By 1938, it was obvious that further expansion of Lamar College would impose an unsustainable financial burden on the South Park school district. Given a choice of finding a wider financial base for the college or of curtailing what appeared to be a bright future of growth and expansion, college and community leaders turned to the idea of an enlarged junior college district. A 1929 legislative act provided for the formation of such districts through the combination of contiguous public school districts. The only requirement was approval of the majority of qualified voters of the proposed district.
A committee of the Young Men's Business League, working closely with officials of Lamar College and the school board of South Park, spearheaded the task of creating a union junior college district. Early plans called for a district composed of the Beaumont, South Park, French, Nederland and Port Neches school districts, but opposition in the latter two districts caused them to be dropped. In an election Sept. 21, 1940, voters approved the creation of a Lamar Union Junior College District, the issuance of bonds to construct an entirely new college facility, a new tax for support and maintenance and the election of trustees to govern the college.
The 21 months between the election of September 1940 and June 8, 1942, the day classes were first held on the new campus, was a period of significant transition. The newly elected board of trustees secured the agreement of the South Park Board to continue operation of the college until June 2, 1941. On that day, even though the college still occupied the old campus, the new board assumed operational control, and the cord that had tied the college to the South Park district was officially cut.
On June 1, 1942, as the college was moving to the new campus, John E. Gray assumed the presidency. The location of the new campus was predestined by an action of the South Park board of trustees several years prior to the creation of the junior college district. In 1938, the board purchased a 58-acre tract of land on Port Arthur Highway, just three blocks east of what was then the Lamar campus.
The tract was most unattractive, having been used as a tank farm for oil storage, but the Texaco Company was willing to sell it for $18,000. One of the first actions of the Lamar Union Junior College District board of trustees was to purchase this land from the South Park board for cost and fees. By December 1941, the last major construction contract had been awarded; by the end of the spring sufficient buildings had been completed for the college to be moved to its new quarters.

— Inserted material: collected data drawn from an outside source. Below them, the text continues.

==> config.mk <==
export PLATFORM = sky130hd
export DESIGN_NAME = execution
export DESIGN_NICKNAME = execution
export VERILOG_FILES = /design/flow/design.v
export SDC_FILE = /design/flow/constraint.sdc
export NUM_CORES = 4
export LEC_CHECK = 1
export CORE_UTILIZATION = 50
==> constraint.sdc <==
current_design execution

set clk_period 13.8
set clk_io_pct 0.2

create_clock -name clk0 -period $clk_period

set non_clock_inputs [all_inputs -no_clocks]
set_input_delay [expr $clk_period * $clk_io_pct] -clock clk0 $non_clock_inputs
set_output_delay [expr $clk_period * $clk_io_pct] -clock clk0 [all_outputs]
==> run.sh <==
#!/bin/bash
# OpenROAD 26Q1-2900-gdf79404cd8, Yosys 0.63+post, stock flow scripts
make -C /OpenROAD-flow-scripts/flow DESIGN_CONFIG=/design/flow/config.mk WORK_HOME=/design/flow/orfs finish
==> design.v <==
`timescale 1ns / 1ps
module execution(
	input clk,
	input [1:0]aluOp,
	input aluSrc,
	input regDst,
	input [31:0]readData1,
	input [31:0]readData2,
	input [4:0]dstReg1,
	input [4:0]dstReg2,
	input [29:0]pc,
	input [29:0]signExt,
	output reg zero,
	output reg [29:0] branchdst,
	output reg [31:0] aluRes,
	output reg [4:0] destReg
    );
	initial
	begin
		branchdst = 0;
		zero = 0;
		aluRes = 0;
		destReg = 0;
	end
	reg [2:0]aluControlInp;
	reg [31:0]aluSrcAns;
	always @(*)
	begin
		if(aluOp == 0)
		begin
			aluControlInp = 3'b010;
		end
		if(aluOp == 1)
		begin
			aluControlInp = 3'b110;
		end
		if(aluOp == 2)
		begin
			if(signExt[5:0]== 6'b100000)
			begin
				aluControlInp = 3'b010;
			end
			if(signExt[5:0]== 6'b100010)
			begin
				aluControlInp = 3'b110;
			end
			if(signExt[5:0]== 6'b100100)
			begin
				aluControlInp = 3'b000;
			end
			if(signExt[5:0]== 6'b100101)
			begin
				aluControlInp = 3'b001;
			end
			if(signExt[5:0]== 6'b101010)
			begin
				aluControlInp = 3'b111;
			end
		end
	end
	always @(*)
	begin
		branchdst = pc + (signExt);
		if(regDst)
		begin
			destReg = dstReg2;
		end
		else
		begin
			destReg = dstReg1;
		end
		if(aluSrc)
		begin
			aluSrcAns = (signExt);
		end
		else
		begin
			aluSrcAns = readData2;
		end
	end
	always @(*)
	begin
		if(aluControlInp == 2)
		begin
			aluRes = readData1 + aluSrcAns;
		end
		if(aluControlInp == 6)
		begin
			aluRes = readData1 - aluSrcAns;
		end
		if(aluControlInp == 0)
		begin
			aluRes = readData1 & aluSrcAns;
		end
		if(aluControlInp == 1)
		begin
			aluRes = readData1 | aluSrcAns;
		end
		if(aluControlInp == 7)
		begin
			aluRes = (readData1 < aluSrcAns)? 1: 0;
		end
		if(aluOp == 3)
		begin
			aluRes = 32'bx;
		end
	end
	always @(aluRes)
	begin
		zero = (aluRes != 32'b 0)? 0:1;
	end
endmodule
==> impl_metrics.env <==
# physical design summary
export IMPL_synth_async_reset_ratio=0
export IMPL_rows=45
export IMPL_worst_path_buf_inv=3
export IMPL_worst_hold_slack_ps=6550
export IMPL_wl_um=23200
export IMPL_die_height_um=128
export IMPL_core_um2=15300
export IMPL_timing_final_max_slew_violations=0
export IMPL_wp_data_required_ps=11040
export IMPL_dr_first_iter_drc_count=563
export IMPL_syn_area_per_cell_um2=7.21
export IMPL_cp_max_fo=5
export IMPL_synth_edff_count=0
export IMPL_antenna_found_initial=0
export IMPL_maxCapViolCount=0
export IMPL_common_cells="ha_1 (146), a21oi_1 (104), inv_1 (94)"
export IMPL_final_util=0.656
export IMPL_final_period_utilization=0.687
export IMPL_ys_cells=1092
export IMPL_wirelength_met1_um=11700
export IMPL_grt_start_max_net_pins=71
export IMPL_critPathCaptureType="output port"
export IMPL_drive_gt1_frac=0.0414
export IMPL_routed_top_layer="met4"
export IMPL_worst_slew_margin_rel=0.517
export IMPL_synth_ff_latch_count=35
export IMPL_synthDominantAreaCellType="ha_1"
export IMPL_untimed_endpoints=68
export IMPL_drt_pre_antenna_iters=7
export IMPL_critical_path_max_stage_delay_ps=560
export IMPL_grt_first_pass_wirelength_um=37100
export IMPL_die_width_um=128
export IMPL_top_area_frac=0.232
export IMPL_finalSetupTns_ps=0
export IMPL_route_vias_total=8302
export IMPL_yosysChipArea_um2=7880
export IMPL_cts_setup_buffers=0
export IMPL_global_route_usage_total=0.285
export IMPL_power_density_normalized_to_cell_area_nw_per_um2=44.9
export IMPL_viasPerCell=5.66
export IMPL_p_leak_nw=4.58
export IMPL_synthesis_area_um2=7880
export IMPL_fp_util=0.514
export IMPL_post_synth_main_area_contributors="ha_1 (23%), dlxtn_1 (6.7%), a21oi_1 (6.6%), xnor2_1 (4.6%), inv_1 (4.5%)"
export IMPL_period_minus_slack_ps=9490
export IMPL_placed_area_um2=10100
export IMPL_final_design_area_no_fill_um2=10100
export IMPL_max_freq_mhz=105
export IMPL_yosys_warnings=4
export IMPL_drt_drc_violations_left=0
export IMPL_crit_chain="clkdlybuf4s50_1 -> ha_1 -> inv_1 -> fa_1 -> nor2b_1 -> o31a_1 -> o2111ai_1 -> o21ai_1 -> o2111a_1 -> a31oi_1 -> a21oi_1 -> a41o_1 -> a21oi_1 -> xnor2_1 -> clkdlybuf4s50_1"
export IMPL_worstSetupStartpointType="primary input"
export IMPL_route_met2_wl_um=9990
export IMPL_gp_congestion=0.962
export IMPL_grt_setup_unrepaired="no"
export IMPL_result_of_the_run="complete, no violations"
export IMPL_cp_top_family="AND-OR/OR-AND gates"
export IMPL_dpl_hpwl_um=18900
export IMPL_area_growth_syn_to_layout_pct=27.6
export IMPL_cts_resized_gates=0
export IMPL_first_global_vias=7449
export IMPL_finish_stage_setup_viols=0
export IMPL_ir_drop_mv=0.0260
export IMPL_i_o_buffers=206
export IMPL_final_hold_viol_count=0
export IMPL_synth_cells=1092
export IMPL_unclocked_regs=35
export IMPL_cts_hold_buffers=0
export IMPL_post_drt_wl_per_cell_um=15.8
export IMPL_worst_pin_slew_ps=722
export IMPL_io_pins=207
export IMPL_tool_warnings=119
export IMPL_power_uw=451
export IMPL_die_area_um2=16300
export IMPL_grt_ovfl_total=0
export IMPL_synth_main_ff_cell="dlxtn_1"
export IMPL_cpMaxStageDelayCell="clkdlybuf4s50_1"
export IMPL_drt_antenna_violating_nets=0
export IMPL_antenna_diode_count=0
export IMPL_worstSetupPathType="primary input to output port"
export IMPL_hold_path_class="primary input to output port"
export IMPL_met3WireLength_um=1220
export IMPL_crit_arrival_ps=6730
export IMPL_yosys_cell_types_count=89
export IMPL_synth_dominant_cell_count="ha_1"
-- flip-flops by register name, indices dropped and copies added, names as in the netlist --
register,cells
aluControlInp,3
aluRes,32
-- metrics by stage --
| stage | worst slack (ps) | instances |
|---|---|---|
| after global routing | 4060 | 1467 |
| after CTS | 4310 | 1467 |
| after global placement | 4330 | 1467 |
| after floorplan | 6070 | 1092 |
| final | 4310 | 1467 |
| after detailed placement | 4350 | 1467 |
-- per-layer routing --
metal	vias to the layer above	GRT usage
met5	-	0
met2	264	0.450
met3	20	0.0235
met1	3757	0.437
li1	4261	-
met4	0	0.0301
-- power by group --
| group | total [mW] | leakage [nW] | internal [mW] | switching, mW |
|---|---|---|---|---|
| sequential | 0.00930 | 0.280 | 0.00877 | 0.000525 |
| combinational | 0.442 | 4.30 | 0.217 | 0.225 |
| clock | 0 | 0 | 0 | 0 |
| total | 0.451 | 4.58 | 0.226 | 0.225 |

Lamar University's third decade, coinciding closely with the period during which the Lamar Union Junior College District existed, saw the hardships of war, the boom of post-war, and the struggle to become a four-year state college. The war years were difficult ones at Lamar; enrollment dropped drastically, and numerous administrators and faculty went into service, including President Gray who served in the Navy for a little more than a year.
The academic year 1945-46 saw the return of Gray, and a deluge of students as the post-war boom hit Lamar. This boom, which swamped all of the senior colleges and universities in Texas, gave new force to the idea that Lamar should become a senior college. Four-year status for Lamar had been discussed in past years, but no action had been taken. In December 1946, the Lamar board of trustees decided to ask the Texas Legislature to make Lamar a four-year state college. The board was under no illusion that securing state support would be an easy task; no junior college in Texas had ever changed to state-supported senior college status.